Single-Cell RNA Sequencing Identifies Molecular Biomarkers Predicting Response to CDK4/6 Inhibition in Metastatic HR+/HER2- Breast Cancer

Cyclin-dependent kinase 4/6 inhibitors (CDK4/6i), combined with endocrine therapy, represent the standard treatment for metastatic HR+/HER2- breast cancer (mBC). Despite their established efficacy, intrinsic resistance affects approximately one-third of patients, posing a significant challenge and underscoring the importance of identifying reliable predictive biomarkers. This study utilizes single-cell RNA sequencing (scRNAseq) of metastatic site biopsies to unveil cellular and molecular biomarkers predictive of CDK4/6i response. Through this analysis, we have identified and validated the tumor-specific molecular biomarkers across two independent mBC patient cohorts using bulk RNAseq data from baseline fresh biopsies or FFPE slides of HR+/HER2- mBC patients prior to CDK4/6i treatment.
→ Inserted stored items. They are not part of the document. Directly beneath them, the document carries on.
**src/rtl/gpx_pkg.sv**
```systemverilog
// constants shared by the general purpose port and its helpers
package gpx_pkg;
    // register byte offsets on the apb window
    localparam logic [7:0] ADDR_DATA_LATCH = 8'h00;
    localparam logic [7:0] ADDR_DIRECTION = 8'h04;
    localparam logic [7:0] ADDR_OPTION = 8'h08;
    localparam logic [7:0] ADDR_EDGE_SENSE = 8'h0C;
    localparam logic [7:0] ADDR_PENDING = 8'h10;
    // reset values
    localparam logic [7:0] RST_DATA_LATCH = 8'h00;
    localparam logic [7:0] RST_DIRECTION = 8'h00;
    localparam logic [7:0] RST_OPTION = 8'h00;
    localparam logic [7:0] RST_EDGE_SENSE = 8'h00;
    // two-bit sensitivity codes, sense_code_high then sense_code_low
    localparam logic [1:0] SENSE_FALL_LOW = 2'h0;
    localparam logic [1:0] SENSE_RISE = 2'h1;
    localparam logic [1:0] SENSE_FALL = 2'h2;
    localparam logic [1:0] SENSE_BOTH = 2'h3;
    // width of one sensitivity field
    localparam int SENSE_W = 2;
endpackage : gpx_pkg

```
**src/rtl/gpx_port.sv**
```systemverilog
// eight-pin general purpose port with external interrupt requests
// Notes on behaviour
// RQ1: eight pins, each independently an input or an output.
// RQ2: bit x of latch, direction and option registers steers pin x.
// RQ3: input pin read returns the synchronised pin level.
// RQ4: writing the latch of an input pin leaves the pin undriven.
// RQ5: input option bit selects floating or pulled-up input.
// RQ6: input option bit set makes the pin raise its vector request.
// RQ7: each vector has its own sensitivity field.
// RQ8: codes: 00 fall and low, 01 rise, 10 fall, 11 both.
// RQ9: sensitivity writes only accepted while cpu interrupt mask is set.
// RQ10: vector fetch clears that vector's pending request.
// RQ11: changing sensitivity bits discards every pending request.
// RQ12: output pin drives the latch; read returns the latch.
// RQ13: output option selects push-pull or open-drain; one floats.
// RQ14: enabled peripheral output forces pin to output, overriding port.
// RQ15: input pin with peripheral output enabled reads peripheral value.
// RQ16: output pin feeds its latch value to the peripheral input.
// RQ17: floating input passes pin level to the peripheral input.
// RQ18: software avoids interrupt mode and pull-up on peripheral inputs.
// RQ19: software avoids bit set and clear instructions on the latch.
// RQ20: bidirectional peripheral signals use floating input mode.
// RQ21: software keeps analog and digital functions apart on a pin.
// RQ22: pin carrying an external clock uses only that function.
// RQ23: pin levels pass two flip-flops before any use.
`timescale 1ns/1ps
module gpx_port #(
    parameter int NPIN = 8,
    parameter int NVEC = 4
) (
    input wire logic mclk,
    input wire logic rst_b,
    input wire logic psel,
    input wire logic penable,
    input wire logic pwrite,
    input wire logic [7:0] paddr,
    input wire logic [31:0] pwdata,
    output logic [31:0] prdata,
    output logic pready,
    output logic pslverr,
    input wire logic [NPIN-1:0] pad_in,
    output logic [NPIN-1:0] pad_out,
    output logic [NPIN-1:0] pad_oe,
    output logic [NPIN-1:0] pad_pu,
    input wire logic [NPIN-1:0] alt_out_en,
    input wire logic [NPIN-1:0] alt_out,
    output logic [NPIN-1:0] alt_in,
    input wire logic cpu_imask,
    input wire logic [NVEC-1:0] vec_fetch,
    output logic [NVEC-1:0] irq_req
);
    logic [NPIN-1:0] port_data_latch;
    logic [NPIN-1:0] port_direction;
    logic [NPIN-1:0] port_option;
    logic [2*NVEC-1:0] edge_sense_control;
    logic [NVEC-1:0] pending;
    logic [NVEC-1:0] next_pending;
    logic [NPIN-1:0] pin_s;
    logic [NVEC-1:0] hit;
    logic [NVEC-1:0] vec_en;
    logic [NPIN-1:0] next_pad_out;
    logic [NPIN-1:0] next_pad_oe;
    logic [NPIN-1:0] next_pad_pu;
    logic [NPIN-1:0] read_back;
    logic [31:0] rd_mux;

    // apb decode; zero wait states, read data captured in the setup cycle, write data in the access cycle
    wire setup = psel && !penable;
    wire access = psel && penable;
    wire hit_data = paddr == gpx_pkg::ADDR_DATA_LATCH;
    wire hit_dir = paddr == gpx_pkg::ADDR_DIRECTION;
    wire hit_opt = paddr == gpx_pkg::ADDR_OPTION;
    wire hit_sense = paddr == gpx_pkg::ADDR_EDGE_SENSE;
    wire hit_pend = paddr == gpx_pkg::ADDR_PENDING;
    wire mapped = hit_data || hit_dir || hit_opt || hit_sense || hit_pend;
    wire wr = access && pwrite && mapped;
    wire wr_sense_ok = wr && hit_sense && cpu_imask; // RQ9
    wire sense_change = wr_sense_ok &&
        (pwdata[2*NVEC-1:0] != edge_sense_control); // RQ11

    assign pready = 1'b1;
    assign pslverr = access && !mapped;

    // pin levels synchronised before reads and edge detection
    gpx_sync #(.WIDTH(NPIN)) u_sync ( // RQ23
        .mclk(mclk),
        .rst_b(rst_b),
        .async_in(pad_in),
        .sync_out(pin_s)
    );

    // vector v watches pin v while that pin is an interrupt input
    assign vec_en = ~port_direction[NVEC-1:0] &
        port_option[NVEC-1:0]; // RQ6

    gpx_edge #(.NVEC(NVEC)) u_edge ( // RQ7 RQ8
        .mclk(mclk),
        .rst_b(rst_b),
        .lvl(pin_s[NVEC-1:0]),
        .en(vec_en),
        .code(edge_sense_control),
        .hit(hit)
    );

    // readback: latch for outputs, peripheral value or pin for inputs
    assign read_back = (port_direction & port_data_latch) |
        (~port_direction & alt_out_en & alt_out) | // RQ15
        (~port_direction & ~alt_out_en & pin_s); // RQ3 RQ12

    // peripheral input sees the latch on outputs, else the pin
    assign alt_in = (port_direction & port_data_latch) | // RQ16
        (~port_direction & pin_s); // RQ17

    // pad drive: peripheral first, then direction and open-drain
    assign next_pad_out = (alt_out_en & alt_out) |
        (~alt_out_en & port_data_latch); // RQ14 RQ12
    assign next_pad_oe = alt_out_en |
        (port_direction & ~(port_option & port_data_latch)); // RQ13 RQ4
    // pull-up only on inputs that are not taken over
    assign next_pad_pu = ~port_direction & ~alt_out_en &
        port_option; // RQ5

    // pending: set wins over fetch, a sense change discards all
    assign next_pending = sense_change ? '0 :
        ((pending & ~vec_fetch) | hit); // RQ10 RQ11

    assign rd_mux = hit_data ? {24'h00_0000, read_back} :
        hit_dir ? {24'h00_0000, port_direction} :
        hit_opt ? {24'h00_0000, port_option} :
        hit_sense ? {24'h00_0000, edge_sense_control} :
        hit_pend ? {28'h000_0000, pending} : 32'h0000_0000;

    // software-visible registers, one bit per pin, two sensitivity bits per vector
    always_ff @(posedge mclk or negedge rst_b) begin
        if (!rst_b) begin
            port_data_latch <= gpx_pkg::RST_DATA_LATCH;
            port_direction <= gpx_pkg::RST_DIRECTION;
            port_option <= gpx_pkg::RST_OPTION;
            edge_sense_control <= gpx_pkg::RST_EDGE_SENSE;
        end else begin
            if (wr && hit_data) begin
                port_data_latch <= pwdata[NPIN-1:0]; // RQ1 RQ2
            end
            if (wr && hit_dir) begin
                port_direction <= pwdata[NPIN-1:0]; // RQ1
            end
            if (wr && hit_opt) begin
                port_option <= pwdata[NPIN-1:0];
            end
            if (wr_sense_ok) begin
                edge_sense_control <= pwdata[2*NVEC-1:0]; // RQ9
            end
        end
    end

    // pending requests toward the cpu
    always_ff @(posedge mclk or negedge rst_b) begin
        if (!rst_b) begin
            pending <= '0;
        end else begin
            pending <= next_pending;
        end
    end

    assign irq_req = pending;

    // registered pad controls keep pads glitch free
    always_ff @(posedge mclk or negedge rst_b) begin
        if (!rst_b) begin
            pad_out <= '0;
            pad_oe <= '0;
            pad_pu <= '0;
        end else begin
            pad_out <= next_pad_out;
            pad_oe <= next_pad_oe;
            pad_pu <= next_pad_pu;
        end
    end

    // read data sampled in the setup cycle, held through access
    always_ff @(posedge mclk or negedge rst_b) begin
        if (!rst_b) begin
            prdata <= 32'h0000_0000;
        end else if (setup && !pwrite) begin
            prdata <= rd_mux;
        end
    end
endmodule : gpx_port

```
**src/rtl/gpx_sync.sv**
```systemverilog
// two-stage synchroniser for asynchronous pin levels
`timescale 1ns/1ps
module gpx_sync #(
    parameter int WIDTH = 8
) (
    input wire logic mclk,
    input wire logic rst_b,
    input wire logic [WIDTH-1:0] async_in,
    output logic [WIDTH-1:0] sync_out
);
    logic [WIDTH-1:0] stage1;

    // first stage feeds only the second stage
    always_ff @(posedge mclk or negedge rst_b) begin
        if (!rst_b) begin
            stage1 <= '0;
            sync_out <= '0;
        end else begin
            stage1 <= async_in;
            sync_out <= stage1;
        end
    end
endmodule : gpx_sync

```
**src/rtl/gpx_edge.sv**
```systemverilog
// per-vector edge or level qualifier for external interrupts
`timescale 1ns/1ps
module gpx_edge #(
    parameter int NVEC = 4
) (
    input wire logic mclk,
    input wire logic rst_b,
    input wire logic [NVEC-1:0] lvl,
    input wire logic [NVEC-1:0] en,
    input wire logic [2*NVEC-1:0] code,
    output logic [NVEC-1:0] hit
);
    logic [NVEC-1:0] prev;

    // one qualifying event for the given code and levels
    function automatic logic qualify(input logic [1:0] c,
                                     input logic p,
                                     input logic n);
        logic rise;
        logic fall;
        rise = !p && n;
        fall = p && !n;
        unique case (c)
            gpx_pkg::SENSE_FALL_LOW: qualify = fall || !n;
            gpx_pkg::SENSE_RISE: qualify = rise;
            gpx_pkg::SENSE_FALL: qualify = fall;
            gpx_pkg::SENSE_BOTH: qualify = rise || fall;
        endcase
    endfunction : qualify

    // previous level kept even while disabled, so enabling adds no edge
    always_ff @(posedge mclk or negedge rst_b) begin
        if (!rst_b) begin
            prev <= '1;
        end else begin
            prev <= lvl;
        end
    end

    always_comb begin
        for (int v = 0; v < NVEC; v++) begin
            hit[v] = en[v] && qualify(code[2*v +: 2], prev[v], lvl[v]);
        end
    end
endmodule : gpx_edge

```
Additionally, the data indicate that baseline predictors may include tumor-infiltrating cytotoxic NK and T lymphocytes, suggesting the potential utility of checkpoint inhibitors in CDK4/6i progressors. These potentially actionable insights underscore the importance of optimizing therapeutic strategies based on microenvironment-specific changes observed following disease progression. Overall design: Metastatic tumor biopsies were obtained from HR+/HER2- BC patients pre-CDK4/6i treatment at baseline (BL) and/or at disease progression. BL samples were from CDK4/6i responders (n = 8, median progression-free survival [mPFS] = 17 months), while progressors were categorized as early-progressors (EP, n = 3, mPFS = 3 months) and late-progressors (LP, n = 8, mPFS = 10 months). Metastatic sites included liver (10), pleural effusions (6), ascites (2), and bone (1). InferCNV distinguished tumor cells, and functional analysis utilized the Molecular Signatures Database. Signature panel genes were validated in two independent cohorts (MDACC n = 89, Korean n = 61) with RNAseq data from baseline biopsies from HR+/HER2- mBC patients pre-CDK4/6i treatment.